`src/rtl/core/assert_macros.svh`:
```
// Assertion macros used by the poll rate controller top level.
`ifndef ASSERT_MACROS_SVH
`define ASSERT_MACROS_SVH

// Check a property on every clock edge outside reset.
`define ASSERT_RST(lbl, prop, msg) \
  lbl: assert property (@(posedge clk_i) disable iff (!rst_ni) (prop)) \
    else $error(msg);

// Check that a condition implies a consequence in the same cycle.
`define ASSERT_IMPLIES(lbl, cond, cons, msg) \
  `ASSERT_RST(lbl, (cond) |-> (cons), msg)

`endif

```
`src/rtl/core/prc_pkg.sv`:
```
// Types, codes and constants of the poll rate controller.
`timescale 1ns / 1ps
package prc_pkg;

  // Field widths
  localparam int unsigned OpW       = 4;
  localparam int unsigned QsW       = 23;
  localparam int unsigned ShortW    = 16;
  localparam int unsigned RateW     = 31;
  localparam int unsigned CfgAddrW  = 3;
  localparam int unsigned InTdataW  = 32;
  localparam int unsigned OutTdataW = 40;

  // Milliseconds per quarter-second tick
  localparam logic [9:0] MsPerQuarter = 10'd250;

  // Interval values loaded at reset
  localparam logic [QsW-1:0]    LongPollRst  = 23'd20;
  localparam logic [ShortW-1:0] ShortPollRst = 16'd2;

  typedef enum logic [OpW-1:0] {
    OP_TICK        = 4'd0,
    OP_START       = 4'd1,
    OP_STOP        = 4'd2,
    OP_CHECKIN_RSP = 4'd3,
    OP_FAST_STOP   = 4'd4,
    OP_SET_LONG    = 4'd5,
    OP_SET_SHORT   = 4'd6,
    OP_RESTORE     = 4'd7,
    OP_OTHER       = 4'd8
  } prc_op_e;

  typedef enum logic [1:0] {
    ST_OK      = 2'd0,
    ST_DENIED  = 2'd1,
    ST_INVALID = 2'd2,
    ST_UNSUP   = 2'd3
  } prc_status_e;

  typedef enum logic [CfgAddrW-1:0] {
    REG_CHECKIN_INT = 3'd0,
    REG_WIN_DEFAULT = 3'd1,
    REG_WIN_MAX     = 3'd2,
    REG_LONG_MIN    = 3'd3,
    REG_LONG_INIT   = 3'd4,
    REG_SHORT_INIT  = 3'd5
  } prc_reg_e;

  typedef struct packed {
    logic              fast;
    logic              win_act;
    logic [ShortW-1:0] win_left;
    logic              ci_act;
    logic [QsW-1:0]    ci_left;
    logic [QsW-1:0]    long_iv;
    logic [ShortW-1:0] short_iv;
  } prc_state_t;

  typedef struct packed {
    logic [QsW-1:0]    ci_int;
    logic [ShortW-1:0] win_def;
    logic [ShortW-1:0] win_max;
    logic [QsW-1:0]    long_min;
  } prc_cfg_t;

  typedef struct packed {
    logic [OpW-1:0] op;
    logic           addressed_ok;
    logic           start_fast;
    logic [QsW-1:0] cmd_value;
    logic           ota_busy;
  } prc_req_t;

  typedef struct packed {
    prc_status_e      status;
    logic             rate_update;
    logic [RateW-1:0] poll_rate_ms;
    logic             send_checkin;
    logic             fast_polling;
  } prc_rsp_t;

endpackage

```
`src/rtl/core/prc_rate.sv`:
```
// Interval to milliseconds conversion with saturation.
`timescale 1ns / 1ps
module prc_rate (
  input  logic [prc_pkg::QsW-1:0]   interval_i,
  output logic [prc_pkg::RateW-1:0] rate_ms_o
);
  import prc_pkg::*;

  logic [QsW+9:0] prod;

  // Scale quarter-seconds to ms
  assign prod = {10'd0, interval_i} * {{QsW{1'b0}}, MsPerQuarter};

  // Clamp to the largest 31-bit rate
  assign rate_ms_o = (|prod[QsW+9:RateW]) ? {RateW{1'b1}} : prod[RateW-1:0];

endmodule

```
`src/rtl/core/prc_step.sv`:
```
// Next-state and result logic for one poll-control request.
`timescale 1ns / 1ps
module prc_step (
  input  prc_pkg::prc_state_t st_i,
  input  prc_pkg::prc_cfg_t   cfg_i,
  input  prc_pkg::prc_req_t   req_i,
  output prc_pkg::prc_state_t st_o,
  output prc_pkg::prc_rsp_t   rsp_o
);
  import prc_pkg::*;

  logic [QsW-1:0]    win_req;
  logic [QsW-1:0]    win_clamp;
  logic [ShortW-1:0] win_len;
  logic [QsW-1:0]    rate_iv;
  logic [RateW-1:0]  rate_ms;
  logic              upd;
  logic              checkin;
  prc_status_e       status;

  // Resolve the requested fast-poll window length
  always_comb begin
    win_req   = (req_i.cmd_value == '0) ? {7'd0, cfg_i.win_def} : req_i.cmd_value;
    win_clamp = ((cfg_i.win_max != '0) && (win_req > {7'd0, cfg_i.win_max}))
                ? {7'd0, cfg_i.win_max} : win_req;
    win_len   = (|win_clamp[QsW-1:ShortW]) ? {ShortW{1'b1}} : win_clamp[ShortW-1:0];
  end

  // Apply the request to the state
  always_comb begin
    st_o    = st_i;
    status  = ST_OK;
    upd     = 1'b0;
    rate_iv = '0;
    checkin = 1'b0;
    unique case (req_i.op)
      OP_TICK: begin
        // Count down the fast window, drop back to the long rate at its end
        if (st_i.win_act) begin
          if (st_i.win_left <= 16'd1) begin
            st_o.win_act  = 1'b0;
            st_o.win_left = '0;
            st_o.fast     = 1'b0;
            upd           = !req_i.ota_busy;
            rate_iv       = st_i.long_iv;
          end else begin
            st_o.win_left = st_i.win_left - 16'd1;
          end
        end
        // Count down the check-in period, reload or stop at its end
        if (st_i.ci_act) begin
          if (st_i.ci_left <= 23'd1) begin
            if (cfg_i.ci_int == '0) begin
              st_o.ci_act  = 1'b0;
              st_o.ci_left = '0;
            end else begin
              checkin      = 1'b1;
              st_o.ci_left = cfg_i.ci_int;
            end
          end else begin
            st_o.ci_left = st_i.ci_left - 23'd1;
          end
        end
      end
      OP_START: begin
        if (cfg_i.ci_int != '0) begin
          st_o.ci_act  = 1'b1;
          st_o.ci_left = cfg_i.ci_int;
        end
      end
      OP_STOP: begin
        st_o.ci_act   = 1'b0;
        st_o.ci_left  = '0;
        st_o.win_act  = 1'b0;
        st_o.win_left = '0;
        st_o.fast     = 1'b0;
        upd           = !req_i.ota_busy;
        rate_iv       = st_i.long_iv;
      end
      OP_RESTORE: begin
        upd     = !req_i.ota_busy;
        rate_iv = st_i.fast ? {7'd0, st_i.short_iv} : st_i.long_iv;
      end
      default: begin
        // Commands act only when addressed to this endpoint
        if (req_i.addressed_ok) begin
          unique case (req_i.op)
            OP_CHECKIN_RSP: begin
              if (req_i.start_fast && (win_len != '0)) begin
                st_o.fast     = 1'b1;
                st_o.win_act  = 1'b1;
                st_o.win_left = win_len;
                upd           = !req_i.ota_busy;
                rate_iv       = {7'd0, st_i.short_iv};
              end
            end
            OP_FAST_STOP: begin
              if (!st_i.fast) begin
                status = ST_DENIED;
              end else begin
                st_o.win_act  = 1'b0;
                st_o.win_left = '0;
                st_o.fast     = 1'b0;
                upd           = !req_i.ota_busy;
                rate_iv       = st_i.long_iv;
              end
            end
            OP_SET_LONG: begin
              if (req_i.cmd_value < cfg_i.long_min) begin
                status = ST_INVALID;
              end else begin
                st_o.long_iv = req_i.cmd_value;
                upd          = !st_i.fast && !req_i.ota_busy;
                rate_iv      = req_i.cmd_value;
              end
            end
            OP_SET_SHORT: begin
              st_o.short_iv = req_i.cmd_value[ShortW-1:0];
              upd           = st_i.fast && !req_i.ota_busy;
              rate_iv       = {7'd0, req_i.cmd_value[ShortW-1:0]};
            end
            default: begin
              status = ST_UNSUP;
            end
          endcase
        end
      end
    endcase
  end

  prc_rate u_rate (
    .interval_i (rate_iv),
    .rate_ms_o  (rate_ms)
  );

  // Assemble the result
  always_comb begin
    rsp_o.status       = status;
    rsp_o.rate_update  = upd;
    rsp_o.poll_rate_ms = upd ? rate_ms : '0;
    rsp_o.send_checkin = checkin;
    rsp_o.fast_polling = st_o.fast;
  end

endmodule

```
`src/rtl/core/poll_rate_controller_unit.sv`:
```
// Top level of the poll rate controller: request stage, state and result stage.
//
//  channel   | direction | payload
//  ----------+-----------+------------------------------------------------------
//  s_axis    | in        | tuser: op; tdata: addressed_ok, start_fast, cmd_value,
//            |           |        ota_busy
//  m_axis    | out       | tdata: status, rate_update, poll_rate_ms,
//            |           |        send_checkin, fast_polling
//  cfg       | in        | cfg_addr_i register index, cfg_data_i value
//
// One request per cycle sustained while m_axis is not stalled; each result is held
// in the result register that drives m_axis. The interval multiply and saturate sit
// in the single step between the request and result registers.
// Reset clears all state at once, loads the long interval with 20 and the short
// interval with 2; no clearing pass. A stalled m_axis holds the result and
// backs up s_axis through the request stage. cfg is always ready.
`timescale 1ns / 1ps
`include "assert_macros.svh"
module poll_rate_controller_unit (
  input  logic                             clk_i,
  input  logic                             rst_ni,
  input  logic                             s_axis_tvalid,
  output logic                             s_axis_tready,
  // [0] addressed_ok, [1] start_fast, [24:2] cmd_value, [25] ota_busy, [31:26] zero
  input  logic [prc_pkg::InTdataW-1:0]     s_axis_tdata,
  // [3:0] op
  input  logic [prc_pkg::OpW-1:0]          s_axis_tuser,
  output logic                             m_axis_tvalid,
  input  logic                             m_axis_tready,
  // [1:0] status, [2] rate_update, [33:3] poll_rate_ms, [34] send_checkin,
  // [35] fast_polling, [39:36] zero
  output logic [prc_pkg::OutTdataW-1:0]    m_axis_tdata,
  input  logic                             cfg_valid_i,
  output logic                             cfg_ready_o,
  input  logic [prc_pkg::CfgAddrW-1:0]     cfg_addr_i,
  input  logic [prc_pkg::QsW-1:0]          cfg_data_i
);
  import prc_pkg::*;

  logic       in_valid_q, in_valid_d;
  prc_req_t   in_req_q;
  logic       out_valid_q, out_valid_d;
  prc_rsp_t   out_rsp_q;
  prc_state_t st_q, st_d;
  prc_cfg_t   cfg_q;
  prc_rsp_t   rsp;
  logic       s_acc;
  logic       advance;

  // Handshakes
  assign s_acc         = s_axis_tvalid && s_axis_tready;
  assign advance       = in_valid_q && (!out_valid_q || m_axis_tready);
  assign s_axis_tready = !in_valid_q || advance;
  assign in_valid_d    = s_acc || (in_valid_q && !advance);
  assign out_valid_d   = advance || (out_valid_q && !m_axis_tready);
  assign cfg_ready_o   = 1'b1;

  // Configuration registers; writes to the initial interval registers are not stored
  always_ff @(posedge clk_i or negedge rst_ni) begin
    if (!rst_ni) begin
      cfg_q <= '0;
    end else if (cfg_valid_i) begin
      unique case (cfg_addr_i)
        REG_CHECKIN_INT: cfg_q.ci_int   <= cfg_data_i;
        REG_WIN_DEFAULT: cfg_q.win_def  <= cfg_data_i[ShortW-1:0];
        REG_WIN_MAX:     cfg_q.win_max  <= cfg_data_i[ShortW-1:0];
        REG_LONG_MIN:    cfg_q.long_min <= cfg_data_i;
        default: ;
      endcase
    end
  end

  // Control state
  always_ff @(posedge clk_i or negedge rst_ni) begin
    if (!rst_ni) begin
      in_valid_q  <= 1'b0;
      out_valid_q <= 1'b0;
      st_q        <= '{fast: 1'b0, win_act: 1'b0, win_left: '0, ci_act: 1'b0,
                       ci_left: '0, long_iv: LongPollRst, short_iv: ShortPollRst};
    end else begin
      in_valid_q  <= in_valid_d;
      out_valid_q <= out_valid_d;
      if (advance) begin
        st_q <= st_d;
      end
    end
  end

  // Request and result payload
  always_ff @(posedge clk_i) begin
    if (s_acc) begin
      in_req_q.op           <= s_axis_tuser;
      in_req_q.addressed_ok <= s_axis_tdata[0];
      in_req_q.start_fast   <= s_axis_tdata[1];
      in_req_q.cmd_value    <= s_axis_tdata[24:2];
      in_req_q.ota_busy     <= s_axis_tdata[25];
    end
    if (advance) begin
      out_rsp_q <= rsp;
    end
  end

  prc_step u_step (
    .st_i  (st_q),
    .cfg_i (cfg_q),
    .req_i (in_req_q),
    .st_o  (st_d),
    .rsp_o (rsp)
  );

  // Drive the result channel
  assign m_axis_tvalid = out_valid_q;
  assign m_axis_tdata  = {4'd0, out_rsp_q.fast_polling, out_rsp_q.send_checkin,
                          out_rsp_q.poll_rate_ms, out_rsp_q.rate_update,
                          out_rsp_q.status};

  // Consistency of the kept state and the result
  `ASSERT_RST(a_win_fast, st_q.win_act == st_q.fast, "fast flag and window disagree")
  `ASSERT_RST(a_win_cnt, st_q.win_act == (st_q.win_left != '0), "window count mismatch")
  `ASSERT_RST(a_ci_cnt, st_q.ci_act == (st_q.ci_left != '0), "check-in count mismatch")
  `ASSERT_IMPLIES(a_rate_zero, out_valid_q && !out_rsp_q.rate_update,
                  out_rsp_q.poll_rate_ms == '0, "rate without update")

endmodule

```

— Work item —
Whenever a line in the records contains the word "assign", copy that line.

— Written solution —
  assign prod = {10'd0, interval_i} * {{QsW{1'b0}}, MsPerQuarter};
  assign rate_ms_o = (|prod[QsW+9:RateW]) ? {RateW{1'b1}} : prod[RateW-1:0];
  assign s_acc         = s_axis_tvalid && s_axis_tready;
  assign advance       = in_valid_q && (!out_valid_q || m_axis_tready);
  assign s_axis_tready = !in_valid_q || advance;
  assign in_valid_d    = s_acc || (in_valid_q && !advance);
  assign out_valid_d   = advance || (out_valid_q && !m_axis_tready);
  assign cfg_ready_o   = 1'b1;
  assign m_axis_tvalid = out_valid_q;
  assign m_axis_tdata  = {4'd0, out_rsp_q.fast_polling, out_rsp_q.send_checkin,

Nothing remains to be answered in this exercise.